◆ Records provided:
$ cat src/flat_wrapper.sv
// flat-port wrapper written by rule: the top's interface ports become plain ports
module rr_onehot_arbiter_flat 
#(
   parameter int N        = 8,
   parameter int IDW      = 3,
   parameter int MAX_HOLD = 16
)
  (clk, rst, bus_req, bus_done, bus_grant, bus_grant_id, bus_grant_vld, bus_timeout);
  rr_arb_if #(.N(N), .IDW(IDW)) bus_i ();
  input logic clk;
  input logic rst;
  input wire logic [$bits(bus_i.req)-1:0] bus_req;
  input wire logic [$bits(bus_i.done)-1:0] bus_done;
  output wire logic [$bits(bus_i.grant)-1:0] bus_grant;
  output wire logic [$bits(bus_i.grant_id)-1:0] bus_grant_id;
  output wire logic [$bits(bus_i.grant_vld)-1:0] bus_grant_vld;
  output wire logic [$bits(bus_i.timeout)-1:0] bus_timeout;
  assign bus_i.req = bus_req;
  assign bus_i.done = bus_done;
  assign bus_grant = bus_i.grant;
  assign bus_grant_id = bus_i.grant_id;
  assign bus_grant_vld = bus_i.grant_vld;
  assign bus_timeout = bus_i.timeout;
  rr_onehot_arbiter #(.N(N), .IDW(IDW), .MAX_HOLD(MAX_HOLD)) u_core (.clk(clk), .rst(rst), .bus(bus_i));
endmodule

◆ Task goal:
An exact, complete copy of the records is the expected answer.

◆ Response for this exercise:
$ cat src/flat_wrapper.sv
// flat-port wrapper written by rule: the top's interface ports become plain ports
module rr_onehot_arbiter_flat 
#(
   parameter int N        = 8,
   parameter int IDW      = 3,
   parameter int MAX_HOLD = 16
)
  (clk, rst, bus_req, bus_done, bus_grant, bus_grant_id, bus_grant_vld, bus_timeout);
  rr_arb_if #(.N(N), .IDW(IDW)) bus_i ();
  input logic clk;
  input logic rst;
  input wire logic [$bits(bus_i.req)-1:0] bus_req;
  input wire logic [$bits(bus_i.done)-1:0] bus_done;
  output wire logic [$bits(bus_i.grant)-1:0] bus_grant;
  output wire logic [$bits(bus_i.grant_id)-1:0] bus_grant_id;
  output wire logic [$bits(bus_i.grant_vld)-1:0] bus_grant_vld;
  output wire logic [$bits(bus_i.timeout)-1:0] bus_timeout;
  assign bus_i.req = bus_req;
  assign bus_i.done = bus_done;
  assign bus_grant = bus_i.grant;
  assign bus_grant_id = bus_i.grant_id;
  assign bus_grant_vld = bus_i.grant_vld;
  assign bus_timeout = bus_i.timeout;
  rr_onehot_arbiter #(.N(N), .IDW(IDW), .MAX_HOLD(MAX_HOLD)) u_core (.clk(clk), .rst(rst), .bus(bus_i));
endmodule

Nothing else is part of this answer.